* Directions: Below is a listing from which only part is wanted; return exactly the lines from the one with "logic_synthesis,async_flop_share,0,%" up to and including the one with "clock_network,path_clk_slew,0.06,ns".
***** Data to process *****
## src/rtl/cellrv32_pwm_capture.sv

```systemverilog
// PWM input capture: per-channel period/high-time measurement on a prescaled tick.
// Optional feature macro: CELLRV32_PWMCAP_IRQ_EN (per-channel interrupt enables and irq_o).
`timescale 1ns/1ps
module cellrv32_pwm_capture #(
    parameter int NUM_CHANNELS = 0
) (
    input  logic        clk_i,
    input  logic        rst_i,
    input  logic [31:0] addr_i,
    input  logic        rden_i,
    input  logic        wren_i,
    input  logic [31:0] data_i,
    output logic [31:0] data_o,
    output logic        ack_o,
    output logic        clkgen_en_o,
    input  logic [7:0]  clkgen_i,
    input  logic [3:0]  pwm_i,
    output logic        irq_o
);
    localparam logic [31:0] pwmcap_base_c = 32'hFFFF_FE80;
    localparam int          pwmcap_size_c = 32;
    localparam int          lo_c          = $clog2(pwmcap_size_c);
    localparam int          impl_c        = (1 << NUM_CHANNELS) - 1;
    localparam logic [3:0]  impl_mask_c   = impl_c[3:0];

    localparam logic [1:0] S_IDLE = 2'b00;
    localparam logic [1:0] S_HIGH = 2'b01;
    localparam logic [1:0] S_LOW  = 2'b10;

    logic        sel, rd_acc, wr_acc;
    logic [2:0]  word;
    logic        en_q, ack_q;
    logic [2:0]  prsc_q;
    logic [3:0]  valid_q, valid_d, ovf_q, ovf_d, ovf_clr, rd_clr, ie_rd;
    logic [31:0] rdata_q, rd_mux;
    logic        tick;
    logic [3:0]  cap_w, sat_w;
    logic [3:0][31:0] ch_w;
    logic        unused_misc;

    assign sel    = (addr_i[31:lo_c] == pwmcap_base_c[31:lo_c]);
    assign word   = addr_i[4:2];
    assign rd_acc = sel & rden_i;
    assign wr_acc = sel & wren_i;
    assign tick   = clkgen_i[prsc_q];

    assign data_o      = rdata_q;
    assign ack_o       = ack_q;
    assign clkgen_en_o = en_q;
    assign unused_misc = ^{addr_i[1:0], data_i[31:12], tick};

    for (genvar i = 0; i < 4; i++) begin : g_ch
        if (i < NUM_CHANNELS) begin : g_impl
            logic        sync1_q, sync2_q, prev_q, rise, fall, cap, sat;
            logic [1:0]  state_q, state_d;
            logic [15:0] cnt_q, cnt_d, hi_q, hi_d, cnt_inc;
            logic [31:0] ch_q, ch_d;

            assign rise    = sync2_q & ~prev_q;
            assign fall    = ~sync2_q & prev_q;
            assign cnt_inc = cnt_q + {15'd0, tick};

            // cnt counts ticks in [edge, next edge); the tick of a rising edge opens the new period
            always_comb begin
                state_d = state_q;
                cnt_d   = cnt_q;
                hi_d    = hi_q;
                ch_d    = ch_q;
                cap     = 1'b0;
                sat     = 1'b0;
                if (!en_q) begin
                    state_d = S_IDLE;
                    cnt_d   = 16'd0;
                end else begin
                    case (state_q)
                        S_IDLE: if (rise) begin
                            state_d = S_HIGH;
                            cnt_d   = {15'd0, tick};
                        end
                        S_HIGH: if (cnt_inc == 16'hFFFF) begin
                            sat     = 1'b1;
                            state_d = S_IDLE;
                            cnt_d   = 16'd0;
                        end else begin
                            cnt_d = cnt_inc;
                            if (fall) begin
                                hi_d    = cnt_q;
                                state_d = S_LOW;
                            end
                        end
                        S_LOW: if (rise) begin
                            cap     = 1'b1;
                            ch_d    = {cnt_q, hi_q};
                            cnt_d   = {15'd0, tick};
                            state_d = S_HIGH;
                        end else if (cnt_inc == 16'hFFFF) begin
                            sat     = 1'b1;
                            state_d = S_IDLE;
                            cnt_d   = 16'd0;
                        end else begin
                            cnt_d = cnt_inc;
                        end
                        default: begin
                            state_d = S_IDLE;
                            cnt_d   = 16'd0;
                        end
                    endcase
                end
            end

            always_ff @(posedge clk_i) begin
                if (rst_i) begin
                    sync1_q <= 1'b0;
                    sync2_q <= 1'b0;
                    prev_q  <= 1'b0;
                    state_q <= S_IDLE;
                    cnt_q   <= 16'd0;
                    hi_q    <= 16'd0;
                    ch_q    <= 32'd0;
                end else begin
                    sync1_q <= pwm_i[i];
                    sync2_q <= sync1_q;
                    prev_q  <= sync2_q;
                    state_q <= state_d;
                    cnt_q   <= cnt_d;
                    hi_q    <= hi_d;
                    ch_q    <= ch_d;
                end
            end

            assign cap_w[i] = cap;
            assign sat_w[i] = sat;
            assign ch_w[i]  = ch_q;
        end else begin : g_none
            logic unused_pwm;
            assign unused_pwm = pwm_i[i];
            assign cap_w[i]   = 1'b0;
            assign sat_w[i]   = 1'b0;
            assign ch_w[i]    = 32'd0;
        end
    end

    // A capture in the same cycle as a CH read or an OVF clear keeps the flag set
    always_comb begin
        rd_clr = 4'd0;
        for (int i = 0; i < 4; i++) begin
            rd_clr[i] = rd_acc && (word == 3'(i + 2));
        end
        ovf_clr = (wr_acc && word == 3'd1) ? data_i[7:4] : 4'd0;
        valid_d = ((valid_q & ~rd_clr) | cap_w) & impl_mask_c;
        ovf_d   = ((ovf_q & ~ovf_clr) | sat_w) & impl_mask_c;
        case (word)
            3'd0:    rd_mux = {20'd0, ie_rd, 4'd0, prsc_q, en_q};
            3'd1:    rd_mux = {24'd0, ovf_q, valid_q};
            3'd2:    rd_mux = ch_w[0];
            3'd3:    rd_mux = ch_w[1];
            3'd4:    rd_mux = ch_w[2];
            3'd5:    rd_mux = ch_w[3];
            default: rd_mux = 32'd0;
        endcase
    end

    always_ff @(posedge clk_i) begin
        if (rst_i) begin
            ack_q   <= 1'b0;
            rdata_q <= 32'd0;
            en_q    <= 1'b0;
            prsc_q  <= 3'd0;
            valid_q <= 4'd0;
            ovf_q   <= 4'd0;
        end else begin
            ack_q   <= rd_acc | wr_acc;
            rdata_q <= rd_acc ? rd_mux : 32'd0;
            if (wr_acc && word == 3'd0) begin
                en_q   <= data_i[0];
                prsc_q <= data_i[3:1];
            end
            valid_q <= valid_d;
            ovf_q   <= ovf_d;
        end
    end

`ifdef CELLRV32_PWMCAP_IRQ_EN
    logic [3:0] ie_q;
    logic       irq_q;
    always_ff @(posedge clk_i) begin
        if (rst_i) begin
            ie_q  <= 4'd0;
            irq_q <= 1'b0;
        end else begin
            if (wr_acc && word == 3'd0) begin
                ie_q <= data_i[11:8];
            end
            irq_q <= |(valid_q & ie_q);
        end
    end
    assign ie_rd = ie_q;
    assign irq_o = irq_q;
`else
    logic unused_ie;
    assign unused_ie = ^data_i[11:8];
    assign ie_rd     = 4'd0;
    assign irq_o     = 1'b0;
`endif
endmodule

```

## config.mk

```make
export PLATFORM = sky130hd
export DESIGN_NAME = cellrv32_pwm_capture
export DESIGN_NICKNAME = d
export VERILOG_FILES = /design/src/rtl/cellrv32_pwm_capture.sv
export SDC_FILE = /design/constraint.sdc
export NUM_CORES = 1
export LEC_CHECK = 0
export CAP_MARGIN = 20
export CORE_MARGIN = 1.5
export CORE_UTILIZATION = 20
export CTS_CLUSTER_DIAMETER = 120
export DETAILED_ROUTE_END_ITERATION = 7
export GPL_ROUTABILITY_DRIVEN = 1
export PLACE_DENSITY = 0.88
export SLEW_MARGIN = 20
export SYNTH_ARGS = -nofsm -noshare
export SYNTH_HDL_FRONTEND = slang
export SYNTH_SLANG_ARGS = --single-unit
```

## constraint.sdc

```tcl
create_clock -name clk_i -period 1.3 [get_ports clk_i]
set_clock_uncertainty 0.05 [all_clocks]
set_input_delay 0.26 -clock clk_i [delete_from_list [all_inputs] [get_ports clk_i]]
set_output_delay 0.26 -clock clk_i [all_outputs]
set_load 0.02 [all_outputs]
```

Word level (Yosys, flattened, before mapping):

Cells that the tools add are included.

* bits in registers: 37
* bits of input ports: 80
* logic and storage cells: 15

* bitwise logic cells: 5
* equal/unequal tests: 1
* reductions and logical operators: 4

Operators by type and width (count)
* 27-bit == test (second input constant): 1
* 3-bit zero test: 1
* 3-bit OR reduction: 1
* 1-bit bitwise AND: 2
* 1-bit inverter: 2
* 2-bit OR reduction: 1
* 1-bit logical AND: 1
* 1-bit bitwise OR: 1

Depth between registers and ports, before layout:

* word-level depth: 4
* gate-level depth with buffers: 4
* gate-level depth less buffers: 4

Least setup slack after synthesis:

No wires, ideal clock.

* path type: input port to flip-flop
* start: input port addr_i[5]
* end: register en_q, in the netlist clkgen_en_o
* path slack: -49 ps
* stages on the path: 4
* path buffers: 0
* data arrival time: 1180 ps
* setup time: 119 ps
* cell sequence: nand4bb_4 or4_4 o21ai_1 a21oi_1

* word-level cells in the longest chain between the ends: 3

Ends and longest elaborated chain
* start: declaration: line 9 `input logic [31:0] addr_i,`
* 27-bit == test: line 41 `assign sel = (addr_i[31:lo_c] == pwmcap_base_c[31:lo_c]);`
* 1-bit bitwise AND: line 44 `assign wr_acc = sel & wren_i;`
* 1-bit logical AND: line 174 `if (wr_acc && word == 3'd0) begin`
* end signal: assignment: line 175 `en_q <= data_i[0];`
* end: declaration: line 32 `logic en_q, ack_q;`

Every way passes these cells.
A chain may end at the register's enable or synchronous reset.

Worst setup path in the final report:

* start: input port addr_i[9]
* end: register prsc_q[0]

* word-level cells in the longest chain between the ends: 3

Ends and longest elaborated chain
* 27-bit == test: line 41
* 1-bit bitwise AND: line 44
* 1-bit logical AND: line 174
* end signal: assignment: line 176 `prsc_q <= data_i[3:1];`
* end: declaration: line 33 `logic [2:0] prsc_q;`

Every way passes these cells.

==> results <==
-- power breakdown --
part	total (mW)	leakage [nW]	internal [mW]	switching, mW
sequential	0.276	0.0724	0.276	0.000000000110
clock	0.222	0.0150	0.119	0.104
combinational	0.201	0.517	0.0848	0.116
-- stage by stage --
step                instances  setup WS (ns)  hold slack, ns
global placement          172         -0.546           0.367
floorplan                 104        -0.0487           0.279
global route              179      -0.000832           0.281
detailed placement        172         -0.595           0.371
CTS                       179       0.000803           0.377
finish                    179         0.0200           0.267
-- cell type report --
| type | count | area, µm² | share of cell area, % |
|---|---|---|---|
| multi-input cells | 62 | 440 | 37.8 |
| inverters | 4 | 15.0 | 1.29 |
| repair buffers | 54 | 445 | 38.2 |
| flip-flops and latches | 9 | 180 | 15.5 |
| well taps | 46 | 57.6 | 4.94 |
| clock buffers | 4 | 26.3 | 2.26 |
-- placed cells by master (no fill, tap or decap) --
| master | synthesis | routed |
|---|---|---|
| conb_1 | 1 | 29 |
| dlygate4sd2_1 | 0 | 22 |
| clkbuf_2 | 0 | 11 |
| dfxtp_1 | 9 | 9 |
| buf_4 | 29 | 9 |
| nand4_1 | 8 | 8 |
| clkdlybuf4s50_1 | 0 | 5 |
| o21ai_2 | 0 | 4 |
| a21oi_1 | 4 | 4 |
| inv_1 | 4 | 4 |
| nor2_1 | 4 | 4 |
| clkbuf_4 | 0 | 3 |
| dlymetal6s2s_1 | 0 | 3 |
| nand4bb_4 | 2 | 2 |
| clkdlybuf4s15_1 | 0 | 2 |
| buf_6 | 0 | 2 |
| nand4_2 | 1 | 1 |
| nand4b_4 | 1 | 1 |
| or4_4 | 1 | 1 |
| nor4b_4 | 1 | 1 |
| and3_4 | 0 | 1 |
| nor4_4 | 1 | 1 |
| nor3b_4 | 0 | 1 |
| nor3_1 | 2 | 1 |
| nand4b_1 | 1 | 1 |
| nor3_2 | 0 | 1 |
| o211a_1 | 1 | 1 |
| clkbuf_1 | 0 | 1 |
-- kinds of logic after synthesis --
family,after synthesis,share of synthesized area [%]
and+or+nand+nor,24,34.4
other,1,0.527
buffers and inverters,33,32.7
DFF,9,25.3
AOI/OAI and AO/OA,9,7.03
-- timing repair --
action | in CTS | in global routing
gates resized for setup | 45 | 27
setup buffers | 3 | 1
pin swaps | 19 | 12
endpoints found under the setup margin | 15 | 8
-- path summary, 6_finish.rpt --
path,from,endpoint,slack [ns],depth (start not counted)
max reg2reg,clkgen_en_o,clkgen_en_o,0.59,3
max,addr_i[9],prsc_q[0],0.02,5
min,rst_i,prsc_q[2],0.27,3
min reg2reg,prsc_q[1],data_o[2],0.39,2
-- registers in the layout (all words and copies together), names as in the netlist --
| signal | cells |
|---|---|
| prsc_q | 3 |
| clkgen_en_o | 1 |
| data_o | 4 |
| ack_o | 1 |
-- worst max-delay path: stages --
cell and delay [ns]:
clkdlybuf4s15_1 0.20, nand4bb_4 0.12, or4_4 0.55, o21ai_2 0.17, a21oi_1 0.08
-- metal layers --
layer	up-vias	global-route usage (%)
met4	0	5.83
met3	3	1.80
li1	325	-
met5	-	0
met1	296	8.60
met2	45	18.7
==> run_results.csv <==
group,metric,value,unit
logic_synthesis,synth-edff-count,0,
critical_path,start_kind,"input pin",
timing,fin_setup_tns,0,ns
floorplanning,start_util,21.2,%
logic_synthesis,synth_top_area_share,30.6,%
pwr,peakVddDrop,0.000204,V
clock_network,clk_latency,0.27,ns
placed_design,io_buffers,43,
floorplanning,pin_count,115,
pwr,power_density,600,mW/mm²
layout,drive_above_1_share,29.3,%
logic_synthesis,syn_inst,76,
routing,met1_length,581,µm
critical_path,cp_data_arrival_time,1.38,ns
timing,finalSetupViolations,0,
logic_synthesis,synthTopCellsByArea,"buf_4 (31%), dfxtp_1 (25%), nand4bb_4 (7.7%), nand4_1 (7.0%), nand4b_4 (3.3%)",
critical_path,worstSetupEndpointType,"flop",
layout,num-nets-final,214,
placed_design,place_hpwl,1550,µm
layout,diodes,0,
floorplanning,dieArea,0.00393,mm²
critical_path,cp_max_fo,4,
routing,met3_length,157,µm
logic_synthesis,synth.most_common_cell,"buf_4",
clock_network,ctsHtreeMaxLevel,1,
clock_network,cts_buffers,3,
run_status,status,"finished, final reports clean",
critical_path,crit_required,1.40,ns
pwr,leakagePower,0.605,nW
timing,hold_viol_final,0,
routing,dr.pass1.iters,4,
logic_synthesis,seq_area_frac_synth,25.3,%
logic_synthesis,yosysWarnings,0,
timing,period_share,98.5,%
logic_synthesis,synth_seq_cells,9,
grt,grt_pass1_wl,2830,µm
clock_network,cts_tree,"built",
routing,vias,669,
routing,wl_met2,1050,µm
grt,grt_max_degree,6,
logic_synthesis,ys_top_cells_by_count,"buf_4 (29), dfxtp_1 (9), nand4_1 (8)",
logic_synthesis,async_flop_share,0,%
logic_synthesis,ys.flop_type,"dfxtp_1",
timing,fmax,781,MHz
routing,routed_via_density,3.74,
layout,final_util,34.6,%
layout,fillers,383,
placed_design,gp_congestion,0.775,
routing,highest_layer,"met4",
routing,wl,1830,µm
placed_design,place_area,0.00115,mm²
critical_path,critPathKind,"in2reg",
routing,drcViolationCount,0,
pwr,p_total,0.699,mW
layout,syn2layout_area_growth,63.6,%
floorplanning,core,0.00336,mm²
clock_network,cts_sinks,9,
floorplanning,fp-row-count,21,
logic_synthesis,synth_area,712,µm²
timing,slew_viol_final,0,
clock_network,cts-root-buf,"clkbuf_4",
grt,grt_antenna_before_repair,0,
clock_network,path_clk_slew,0.06,ns
timing,fin_crit,1.28,ns
routing,ant_nets,0,
routing,avgRoutedWirePerCell,10.2,µm
clock_network,cts_max_path_buffers,2,
routing,drt_iter0_drc,9,
floorplanning,die_width,62.7,µm
layout,fin_area,0.00116,mm²
logic_synthesis,synth_cell_types,19,
logic_synthesis,yosysTopAreaCell,"buf_4",
grt,grt_remaining_overflow,0,
worst_hold_path,min_path_type,"in2reg",
floorplanning,die_height,62.7,µm
grt,grt_usage,9.40,%
clock_network,holdBufCountCts,0,
flow_run,max_cap_violations,0,
grt,first_global_vias,657,
logic_synthesis,syn_area_per_cell,9.37,µm²
No activity file was read; power rests on OpenSTA's default activity.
*****
* Result of the exercise:
logic_synthesis,async_flop_share,0,%
logic_synthesis,ys.flop_type,"dfxtp_1",
timing,fmax,781,MHz
routing,routed_via_density,3.74,
layout,final_util,34.6,%
layout,fillers,383,
placed_design,gp_congestion,0.775,
routing,highest_layer,"met4",
routing,wl,1830,µm
placed_design,place_area,0.00115,mm²
critical_path,critPathKind,"in2reg",
routing,drcViolationCount,0,
pwr,p_total,0.699,mW
layout,syn2layout_area_growth,63.6,%
floorplanning,core,0.00336,mm²
clock_network,cts_sinks,9,
floorplanning,fp-row-count,21,
logic_synthesis,synth_area,712,µm²
timing,slew_viol_final,0,
clock_network,cts-root-buf,"clkbuf_4",
grt,grt_antenna_before_repair,0,
clock_network,path_clk_slew,0.06,ns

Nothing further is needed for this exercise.